Task:
Please copy each line of the records below that holds the word "control".

[Collected data entries]
----------
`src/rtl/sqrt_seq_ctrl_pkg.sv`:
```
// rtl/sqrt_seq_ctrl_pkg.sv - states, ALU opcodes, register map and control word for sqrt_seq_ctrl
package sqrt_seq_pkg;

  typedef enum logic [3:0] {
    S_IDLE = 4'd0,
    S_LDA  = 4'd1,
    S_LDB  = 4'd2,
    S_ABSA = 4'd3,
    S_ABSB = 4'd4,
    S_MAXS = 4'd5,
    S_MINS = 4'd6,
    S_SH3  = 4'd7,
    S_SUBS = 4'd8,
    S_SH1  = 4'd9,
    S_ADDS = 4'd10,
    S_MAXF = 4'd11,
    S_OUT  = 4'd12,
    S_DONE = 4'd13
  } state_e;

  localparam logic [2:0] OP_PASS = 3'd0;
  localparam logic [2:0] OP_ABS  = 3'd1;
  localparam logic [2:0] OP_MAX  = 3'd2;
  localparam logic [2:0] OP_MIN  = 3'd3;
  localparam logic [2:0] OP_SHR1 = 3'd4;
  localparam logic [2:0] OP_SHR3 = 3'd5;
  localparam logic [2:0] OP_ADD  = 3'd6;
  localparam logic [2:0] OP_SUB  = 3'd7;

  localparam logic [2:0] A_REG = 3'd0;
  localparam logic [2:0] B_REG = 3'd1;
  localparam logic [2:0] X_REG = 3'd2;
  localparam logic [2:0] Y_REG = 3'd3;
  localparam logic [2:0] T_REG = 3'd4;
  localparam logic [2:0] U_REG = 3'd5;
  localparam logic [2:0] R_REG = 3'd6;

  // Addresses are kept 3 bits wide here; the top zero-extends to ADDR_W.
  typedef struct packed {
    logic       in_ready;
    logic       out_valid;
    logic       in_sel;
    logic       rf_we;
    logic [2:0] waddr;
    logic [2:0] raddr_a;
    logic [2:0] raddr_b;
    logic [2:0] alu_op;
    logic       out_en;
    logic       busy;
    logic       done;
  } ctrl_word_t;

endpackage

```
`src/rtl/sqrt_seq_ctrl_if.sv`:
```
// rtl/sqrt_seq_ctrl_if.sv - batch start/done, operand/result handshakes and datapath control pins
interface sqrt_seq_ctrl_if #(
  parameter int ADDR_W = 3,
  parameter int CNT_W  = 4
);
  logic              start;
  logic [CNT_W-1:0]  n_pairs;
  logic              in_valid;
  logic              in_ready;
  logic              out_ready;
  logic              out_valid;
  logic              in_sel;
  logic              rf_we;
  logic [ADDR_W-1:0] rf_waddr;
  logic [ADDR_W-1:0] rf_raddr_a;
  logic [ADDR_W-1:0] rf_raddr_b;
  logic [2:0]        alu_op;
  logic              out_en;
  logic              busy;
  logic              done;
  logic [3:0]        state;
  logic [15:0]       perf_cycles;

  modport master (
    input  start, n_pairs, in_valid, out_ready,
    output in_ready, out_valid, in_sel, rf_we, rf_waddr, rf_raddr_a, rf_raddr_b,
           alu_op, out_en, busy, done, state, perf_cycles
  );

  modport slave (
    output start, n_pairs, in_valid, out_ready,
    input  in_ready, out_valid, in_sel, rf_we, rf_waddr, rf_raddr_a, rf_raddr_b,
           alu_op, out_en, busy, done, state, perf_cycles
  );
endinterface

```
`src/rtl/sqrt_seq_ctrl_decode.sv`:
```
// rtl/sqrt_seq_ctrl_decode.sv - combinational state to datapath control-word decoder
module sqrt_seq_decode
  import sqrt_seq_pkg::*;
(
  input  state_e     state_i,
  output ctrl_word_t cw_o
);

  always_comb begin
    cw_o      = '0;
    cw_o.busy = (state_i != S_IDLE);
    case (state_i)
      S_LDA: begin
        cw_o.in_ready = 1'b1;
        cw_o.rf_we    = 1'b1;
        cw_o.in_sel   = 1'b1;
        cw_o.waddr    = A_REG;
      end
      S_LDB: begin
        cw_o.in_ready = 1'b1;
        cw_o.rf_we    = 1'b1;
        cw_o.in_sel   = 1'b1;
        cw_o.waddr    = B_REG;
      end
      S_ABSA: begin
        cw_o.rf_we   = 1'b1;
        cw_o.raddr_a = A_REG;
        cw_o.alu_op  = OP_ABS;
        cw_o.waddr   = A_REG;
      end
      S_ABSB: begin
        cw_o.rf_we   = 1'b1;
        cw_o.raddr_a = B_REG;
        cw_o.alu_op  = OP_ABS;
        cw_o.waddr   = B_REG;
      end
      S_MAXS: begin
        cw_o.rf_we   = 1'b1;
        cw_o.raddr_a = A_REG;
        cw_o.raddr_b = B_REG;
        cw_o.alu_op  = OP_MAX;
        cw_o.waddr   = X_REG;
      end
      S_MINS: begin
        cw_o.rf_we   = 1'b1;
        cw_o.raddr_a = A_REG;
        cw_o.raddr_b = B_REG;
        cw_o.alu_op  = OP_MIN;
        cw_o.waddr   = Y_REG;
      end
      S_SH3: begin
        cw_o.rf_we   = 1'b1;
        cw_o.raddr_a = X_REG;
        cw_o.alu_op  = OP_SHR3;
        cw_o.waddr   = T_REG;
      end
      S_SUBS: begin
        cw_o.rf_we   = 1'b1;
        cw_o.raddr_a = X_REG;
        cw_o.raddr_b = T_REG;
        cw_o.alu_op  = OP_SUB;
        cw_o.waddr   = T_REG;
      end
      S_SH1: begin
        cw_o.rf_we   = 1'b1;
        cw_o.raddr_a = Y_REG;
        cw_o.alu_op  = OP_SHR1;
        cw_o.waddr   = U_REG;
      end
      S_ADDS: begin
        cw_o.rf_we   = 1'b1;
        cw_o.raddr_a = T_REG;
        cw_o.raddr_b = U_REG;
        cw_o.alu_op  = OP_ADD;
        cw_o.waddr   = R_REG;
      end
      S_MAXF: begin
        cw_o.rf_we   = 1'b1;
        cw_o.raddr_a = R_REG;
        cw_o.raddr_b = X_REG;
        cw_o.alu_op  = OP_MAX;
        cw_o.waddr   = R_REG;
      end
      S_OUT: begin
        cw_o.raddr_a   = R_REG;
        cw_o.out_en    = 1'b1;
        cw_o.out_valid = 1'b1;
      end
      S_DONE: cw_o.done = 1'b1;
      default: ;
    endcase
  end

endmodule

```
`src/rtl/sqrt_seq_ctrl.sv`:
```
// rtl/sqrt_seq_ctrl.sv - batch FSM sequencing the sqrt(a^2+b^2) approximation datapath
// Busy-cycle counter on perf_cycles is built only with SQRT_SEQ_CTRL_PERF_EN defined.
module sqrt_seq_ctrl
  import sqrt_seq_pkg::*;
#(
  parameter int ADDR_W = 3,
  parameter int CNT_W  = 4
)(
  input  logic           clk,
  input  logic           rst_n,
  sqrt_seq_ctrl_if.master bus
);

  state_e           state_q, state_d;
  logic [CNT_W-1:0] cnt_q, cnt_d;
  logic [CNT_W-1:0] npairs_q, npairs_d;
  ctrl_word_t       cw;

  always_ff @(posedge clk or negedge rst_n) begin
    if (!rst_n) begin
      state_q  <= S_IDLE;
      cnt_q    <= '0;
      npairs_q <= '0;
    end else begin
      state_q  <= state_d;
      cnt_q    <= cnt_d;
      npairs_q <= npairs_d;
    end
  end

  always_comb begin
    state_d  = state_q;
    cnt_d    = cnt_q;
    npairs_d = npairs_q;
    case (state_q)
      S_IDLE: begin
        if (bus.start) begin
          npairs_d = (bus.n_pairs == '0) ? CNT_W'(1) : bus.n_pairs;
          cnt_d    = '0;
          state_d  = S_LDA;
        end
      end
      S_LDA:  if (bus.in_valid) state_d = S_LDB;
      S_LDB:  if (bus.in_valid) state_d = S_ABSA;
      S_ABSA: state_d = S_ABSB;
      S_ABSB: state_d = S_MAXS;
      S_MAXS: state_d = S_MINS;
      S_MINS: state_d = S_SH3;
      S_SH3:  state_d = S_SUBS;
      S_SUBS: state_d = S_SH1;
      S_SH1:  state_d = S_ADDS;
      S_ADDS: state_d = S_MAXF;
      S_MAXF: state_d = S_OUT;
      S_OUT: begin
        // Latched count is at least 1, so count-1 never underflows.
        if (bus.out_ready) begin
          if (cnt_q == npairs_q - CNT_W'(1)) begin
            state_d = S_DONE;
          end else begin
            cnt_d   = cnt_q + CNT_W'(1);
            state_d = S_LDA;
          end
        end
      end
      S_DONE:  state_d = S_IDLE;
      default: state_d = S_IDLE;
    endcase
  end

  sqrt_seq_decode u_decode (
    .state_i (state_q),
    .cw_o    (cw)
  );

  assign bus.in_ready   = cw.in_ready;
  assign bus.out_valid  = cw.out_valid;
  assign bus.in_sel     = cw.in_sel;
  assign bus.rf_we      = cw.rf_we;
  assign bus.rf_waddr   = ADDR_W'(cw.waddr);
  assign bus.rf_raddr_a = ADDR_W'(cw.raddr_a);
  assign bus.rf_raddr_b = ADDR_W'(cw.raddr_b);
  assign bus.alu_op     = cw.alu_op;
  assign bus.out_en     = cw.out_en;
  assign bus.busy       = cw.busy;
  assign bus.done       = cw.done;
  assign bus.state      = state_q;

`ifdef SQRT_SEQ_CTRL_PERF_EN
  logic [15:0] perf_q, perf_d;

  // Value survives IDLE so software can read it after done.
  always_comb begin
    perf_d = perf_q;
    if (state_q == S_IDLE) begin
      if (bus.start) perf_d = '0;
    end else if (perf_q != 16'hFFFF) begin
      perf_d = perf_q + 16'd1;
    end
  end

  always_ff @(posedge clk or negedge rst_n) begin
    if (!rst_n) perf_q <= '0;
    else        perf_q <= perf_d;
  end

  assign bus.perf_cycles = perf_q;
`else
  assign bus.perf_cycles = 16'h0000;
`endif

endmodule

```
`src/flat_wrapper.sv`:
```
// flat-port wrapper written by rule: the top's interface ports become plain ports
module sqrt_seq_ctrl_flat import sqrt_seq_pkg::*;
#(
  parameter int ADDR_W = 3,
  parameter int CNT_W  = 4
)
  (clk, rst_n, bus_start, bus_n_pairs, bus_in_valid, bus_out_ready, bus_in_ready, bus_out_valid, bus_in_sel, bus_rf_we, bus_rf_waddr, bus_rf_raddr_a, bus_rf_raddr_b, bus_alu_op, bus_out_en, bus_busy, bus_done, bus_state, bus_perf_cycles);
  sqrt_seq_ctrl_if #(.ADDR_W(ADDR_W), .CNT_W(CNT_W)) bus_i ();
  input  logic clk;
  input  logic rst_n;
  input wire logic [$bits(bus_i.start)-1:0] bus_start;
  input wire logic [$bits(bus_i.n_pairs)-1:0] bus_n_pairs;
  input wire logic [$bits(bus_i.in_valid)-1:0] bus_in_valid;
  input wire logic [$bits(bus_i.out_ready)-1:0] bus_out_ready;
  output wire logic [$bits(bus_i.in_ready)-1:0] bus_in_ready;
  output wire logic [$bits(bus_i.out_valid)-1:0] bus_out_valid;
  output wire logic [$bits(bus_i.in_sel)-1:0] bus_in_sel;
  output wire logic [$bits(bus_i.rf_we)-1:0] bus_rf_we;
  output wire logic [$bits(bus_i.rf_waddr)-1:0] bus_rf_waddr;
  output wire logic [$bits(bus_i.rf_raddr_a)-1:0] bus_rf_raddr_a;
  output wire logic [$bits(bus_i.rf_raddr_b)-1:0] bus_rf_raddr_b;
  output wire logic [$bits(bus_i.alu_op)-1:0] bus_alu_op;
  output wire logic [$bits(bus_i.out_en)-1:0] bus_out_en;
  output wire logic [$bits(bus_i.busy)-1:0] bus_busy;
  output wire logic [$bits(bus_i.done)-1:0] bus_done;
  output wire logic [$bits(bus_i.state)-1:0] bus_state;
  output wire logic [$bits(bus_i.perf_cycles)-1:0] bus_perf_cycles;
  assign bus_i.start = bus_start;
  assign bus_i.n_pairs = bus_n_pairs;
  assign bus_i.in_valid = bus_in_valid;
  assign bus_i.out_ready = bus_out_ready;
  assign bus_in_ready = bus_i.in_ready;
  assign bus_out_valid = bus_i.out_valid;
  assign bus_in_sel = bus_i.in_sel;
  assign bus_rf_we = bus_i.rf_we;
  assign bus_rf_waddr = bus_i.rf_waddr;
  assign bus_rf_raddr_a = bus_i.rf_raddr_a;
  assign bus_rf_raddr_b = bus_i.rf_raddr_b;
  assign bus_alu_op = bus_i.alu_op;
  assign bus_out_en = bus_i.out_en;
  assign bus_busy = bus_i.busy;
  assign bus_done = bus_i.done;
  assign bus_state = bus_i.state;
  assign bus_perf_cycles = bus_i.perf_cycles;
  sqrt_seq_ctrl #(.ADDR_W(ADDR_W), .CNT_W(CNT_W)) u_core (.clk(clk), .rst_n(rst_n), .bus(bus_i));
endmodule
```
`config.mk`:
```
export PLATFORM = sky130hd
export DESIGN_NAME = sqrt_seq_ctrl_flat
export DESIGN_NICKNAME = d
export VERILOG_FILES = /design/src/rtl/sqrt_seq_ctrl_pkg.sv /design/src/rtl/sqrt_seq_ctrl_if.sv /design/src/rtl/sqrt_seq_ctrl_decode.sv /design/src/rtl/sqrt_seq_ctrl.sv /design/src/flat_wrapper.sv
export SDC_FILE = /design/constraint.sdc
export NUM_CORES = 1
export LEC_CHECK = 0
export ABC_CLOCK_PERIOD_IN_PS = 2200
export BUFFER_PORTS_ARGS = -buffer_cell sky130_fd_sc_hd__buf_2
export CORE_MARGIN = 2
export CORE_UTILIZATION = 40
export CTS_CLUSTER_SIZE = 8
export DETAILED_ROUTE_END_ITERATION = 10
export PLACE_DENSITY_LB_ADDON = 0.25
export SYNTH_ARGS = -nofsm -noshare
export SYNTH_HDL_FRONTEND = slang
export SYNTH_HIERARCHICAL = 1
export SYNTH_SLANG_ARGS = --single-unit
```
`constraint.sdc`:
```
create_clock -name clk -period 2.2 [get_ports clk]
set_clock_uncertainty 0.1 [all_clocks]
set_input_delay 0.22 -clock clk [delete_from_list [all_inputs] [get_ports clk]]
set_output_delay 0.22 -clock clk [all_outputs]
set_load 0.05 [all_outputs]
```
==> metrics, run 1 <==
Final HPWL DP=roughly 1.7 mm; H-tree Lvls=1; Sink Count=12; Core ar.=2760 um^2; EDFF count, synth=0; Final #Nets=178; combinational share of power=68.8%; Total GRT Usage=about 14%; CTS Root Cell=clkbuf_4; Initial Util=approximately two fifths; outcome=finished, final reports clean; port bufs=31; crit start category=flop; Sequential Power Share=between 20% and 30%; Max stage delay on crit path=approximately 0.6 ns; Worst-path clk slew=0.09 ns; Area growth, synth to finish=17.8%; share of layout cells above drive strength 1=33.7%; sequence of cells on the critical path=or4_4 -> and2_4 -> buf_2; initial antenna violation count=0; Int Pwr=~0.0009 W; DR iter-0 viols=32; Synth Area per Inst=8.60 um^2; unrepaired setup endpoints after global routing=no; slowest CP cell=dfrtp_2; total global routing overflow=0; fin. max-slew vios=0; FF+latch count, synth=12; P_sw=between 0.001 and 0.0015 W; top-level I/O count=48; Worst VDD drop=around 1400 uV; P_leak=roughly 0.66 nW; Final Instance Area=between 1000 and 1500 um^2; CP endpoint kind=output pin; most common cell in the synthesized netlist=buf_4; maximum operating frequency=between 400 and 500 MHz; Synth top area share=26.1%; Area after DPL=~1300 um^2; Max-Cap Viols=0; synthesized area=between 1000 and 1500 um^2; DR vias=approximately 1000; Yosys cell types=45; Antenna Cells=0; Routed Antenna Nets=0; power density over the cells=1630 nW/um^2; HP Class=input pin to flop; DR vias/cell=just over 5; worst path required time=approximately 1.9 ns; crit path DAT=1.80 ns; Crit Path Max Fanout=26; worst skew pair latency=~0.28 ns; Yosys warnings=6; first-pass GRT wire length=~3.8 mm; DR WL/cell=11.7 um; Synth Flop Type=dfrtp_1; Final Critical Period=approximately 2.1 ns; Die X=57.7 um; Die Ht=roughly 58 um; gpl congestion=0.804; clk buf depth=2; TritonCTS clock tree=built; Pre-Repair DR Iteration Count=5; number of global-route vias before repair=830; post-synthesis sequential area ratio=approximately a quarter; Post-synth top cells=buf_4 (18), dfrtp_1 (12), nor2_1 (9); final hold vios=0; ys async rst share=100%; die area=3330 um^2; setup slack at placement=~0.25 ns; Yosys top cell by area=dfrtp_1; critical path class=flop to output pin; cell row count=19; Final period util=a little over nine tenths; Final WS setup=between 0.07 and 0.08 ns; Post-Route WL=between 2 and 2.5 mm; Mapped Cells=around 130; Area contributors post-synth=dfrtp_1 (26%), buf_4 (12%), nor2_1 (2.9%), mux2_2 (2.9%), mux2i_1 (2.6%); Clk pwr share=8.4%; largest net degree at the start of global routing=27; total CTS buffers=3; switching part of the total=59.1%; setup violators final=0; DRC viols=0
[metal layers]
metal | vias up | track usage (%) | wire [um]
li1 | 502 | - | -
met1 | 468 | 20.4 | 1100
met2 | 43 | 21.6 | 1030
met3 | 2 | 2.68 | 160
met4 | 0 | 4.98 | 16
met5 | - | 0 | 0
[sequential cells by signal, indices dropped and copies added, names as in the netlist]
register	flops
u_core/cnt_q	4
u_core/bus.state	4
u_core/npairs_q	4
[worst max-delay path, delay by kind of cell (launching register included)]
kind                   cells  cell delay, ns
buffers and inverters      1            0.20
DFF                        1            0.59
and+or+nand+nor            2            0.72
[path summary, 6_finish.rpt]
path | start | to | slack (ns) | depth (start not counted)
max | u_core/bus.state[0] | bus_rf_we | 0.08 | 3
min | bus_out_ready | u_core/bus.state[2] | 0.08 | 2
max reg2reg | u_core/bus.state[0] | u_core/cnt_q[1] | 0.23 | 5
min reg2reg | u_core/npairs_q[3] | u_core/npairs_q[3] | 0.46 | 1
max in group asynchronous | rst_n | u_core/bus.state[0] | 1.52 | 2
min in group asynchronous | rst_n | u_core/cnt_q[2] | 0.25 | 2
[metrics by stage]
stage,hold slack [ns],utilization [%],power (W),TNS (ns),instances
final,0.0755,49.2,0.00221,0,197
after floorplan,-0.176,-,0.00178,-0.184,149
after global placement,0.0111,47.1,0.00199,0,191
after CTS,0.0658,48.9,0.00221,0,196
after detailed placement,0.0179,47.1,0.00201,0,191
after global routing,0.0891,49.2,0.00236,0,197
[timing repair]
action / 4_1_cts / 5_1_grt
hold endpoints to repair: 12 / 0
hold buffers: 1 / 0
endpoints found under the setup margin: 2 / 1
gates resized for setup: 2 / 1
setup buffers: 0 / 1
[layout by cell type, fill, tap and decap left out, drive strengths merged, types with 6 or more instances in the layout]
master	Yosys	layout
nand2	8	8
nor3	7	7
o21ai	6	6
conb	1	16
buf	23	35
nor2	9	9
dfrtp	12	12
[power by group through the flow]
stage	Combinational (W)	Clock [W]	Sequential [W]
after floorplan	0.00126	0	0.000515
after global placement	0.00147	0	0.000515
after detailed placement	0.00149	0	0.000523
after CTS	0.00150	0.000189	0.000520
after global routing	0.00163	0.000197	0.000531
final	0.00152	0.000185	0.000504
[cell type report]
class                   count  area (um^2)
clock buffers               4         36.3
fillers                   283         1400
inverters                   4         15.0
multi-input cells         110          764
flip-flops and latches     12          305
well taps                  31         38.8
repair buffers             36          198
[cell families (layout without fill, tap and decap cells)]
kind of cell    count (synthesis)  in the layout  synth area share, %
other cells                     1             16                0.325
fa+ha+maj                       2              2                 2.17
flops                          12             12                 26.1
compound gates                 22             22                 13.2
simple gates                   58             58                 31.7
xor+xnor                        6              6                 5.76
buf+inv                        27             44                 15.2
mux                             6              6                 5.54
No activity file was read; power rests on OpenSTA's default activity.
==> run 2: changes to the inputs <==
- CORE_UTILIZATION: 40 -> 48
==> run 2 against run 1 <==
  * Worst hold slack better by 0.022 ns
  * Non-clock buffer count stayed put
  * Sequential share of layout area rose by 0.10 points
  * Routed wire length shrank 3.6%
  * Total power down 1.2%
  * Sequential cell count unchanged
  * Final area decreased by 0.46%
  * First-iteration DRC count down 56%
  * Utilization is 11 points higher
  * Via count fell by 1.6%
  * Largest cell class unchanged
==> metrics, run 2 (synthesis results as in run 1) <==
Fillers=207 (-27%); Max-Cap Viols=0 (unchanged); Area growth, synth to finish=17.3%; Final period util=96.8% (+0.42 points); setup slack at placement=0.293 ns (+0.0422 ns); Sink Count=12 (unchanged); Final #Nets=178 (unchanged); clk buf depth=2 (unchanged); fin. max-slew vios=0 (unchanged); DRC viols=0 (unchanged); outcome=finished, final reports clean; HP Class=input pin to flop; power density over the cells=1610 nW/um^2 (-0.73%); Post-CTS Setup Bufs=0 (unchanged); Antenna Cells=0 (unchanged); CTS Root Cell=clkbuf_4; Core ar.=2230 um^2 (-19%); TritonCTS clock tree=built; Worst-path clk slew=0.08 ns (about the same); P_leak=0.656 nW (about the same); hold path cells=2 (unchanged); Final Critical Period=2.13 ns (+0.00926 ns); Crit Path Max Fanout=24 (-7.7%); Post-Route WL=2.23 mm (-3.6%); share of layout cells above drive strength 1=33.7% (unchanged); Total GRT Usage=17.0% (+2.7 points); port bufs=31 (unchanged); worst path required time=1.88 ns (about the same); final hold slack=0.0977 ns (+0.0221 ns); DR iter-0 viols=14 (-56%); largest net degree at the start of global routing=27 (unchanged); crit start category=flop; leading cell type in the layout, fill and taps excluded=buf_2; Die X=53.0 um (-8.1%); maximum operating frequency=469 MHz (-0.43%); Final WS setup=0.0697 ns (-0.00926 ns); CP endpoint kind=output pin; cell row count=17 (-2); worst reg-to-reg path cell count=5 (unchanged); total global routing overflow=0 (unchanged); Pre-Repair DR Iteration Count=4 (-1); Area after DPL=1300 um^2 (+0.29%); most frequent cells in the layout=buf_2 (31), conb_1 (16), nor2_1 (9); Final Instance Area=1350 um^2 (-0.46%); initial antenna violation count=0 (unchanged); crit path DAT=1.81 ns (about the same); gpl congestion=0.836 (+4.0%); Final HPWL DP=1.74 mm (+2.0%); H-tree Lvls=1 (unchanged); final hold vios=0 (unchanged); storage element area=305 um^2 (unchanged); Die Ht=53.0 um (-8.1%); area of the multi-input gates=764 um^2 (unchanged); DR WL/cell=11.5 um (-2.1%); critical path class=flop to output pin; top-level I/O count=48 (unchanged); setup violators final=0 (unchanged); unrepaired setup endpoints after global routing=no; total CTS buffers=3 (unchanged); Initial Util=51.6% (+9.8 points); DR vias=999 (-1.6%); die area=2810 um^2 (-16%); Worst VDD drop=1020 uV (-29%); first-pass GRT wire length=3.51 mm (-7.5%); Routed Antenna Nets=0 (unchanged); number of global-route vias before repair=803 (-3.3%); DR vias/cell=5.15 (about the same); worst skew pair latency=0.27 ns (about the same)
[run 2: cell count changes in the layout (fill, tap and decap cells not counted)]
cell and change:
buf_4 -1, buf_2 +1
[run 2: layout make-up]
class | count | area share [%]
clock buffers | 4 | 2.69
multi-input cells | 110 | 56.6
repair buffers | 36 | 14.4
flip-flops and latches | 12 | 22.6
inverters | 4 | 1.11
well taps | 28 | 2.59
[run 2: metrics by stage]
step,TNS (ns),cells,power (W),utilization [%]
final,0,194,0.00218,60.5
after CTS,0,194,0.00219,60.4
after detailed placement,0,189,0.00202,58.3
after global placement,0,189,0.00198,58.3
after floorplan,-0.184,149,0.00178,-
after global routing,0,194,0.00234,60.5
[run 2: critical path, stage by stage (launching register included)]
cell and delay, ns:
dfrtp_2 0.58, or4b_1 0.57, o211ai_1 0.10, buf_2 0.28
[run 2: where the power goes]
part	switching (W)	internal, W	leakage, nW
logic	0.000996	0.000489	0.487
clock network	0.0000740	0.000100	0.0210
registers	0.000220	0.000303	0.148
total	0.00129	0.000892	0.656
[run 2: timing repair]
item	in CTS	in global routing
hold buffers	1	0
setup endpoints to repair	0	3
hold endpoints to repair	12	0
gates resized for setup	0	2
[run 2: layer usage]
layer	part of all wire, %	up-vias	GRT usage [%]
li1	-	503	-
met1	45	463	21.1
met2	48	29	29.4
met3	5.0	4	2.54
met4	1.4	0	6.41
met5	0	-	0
----------
Problem solution:
// rtl/sqrt_seq_ctrl_pkg.sv - states, ALU opcodes, register map and control word for sqrt_seq_ctrl
// rtl/sqrt_seq_ctrl_if.sv - batch start/done, operand/result handshakes and datapath control pins
// rtl/sqrt_seq_ctrl_decode.sv - combinational state to datapath control-word decoder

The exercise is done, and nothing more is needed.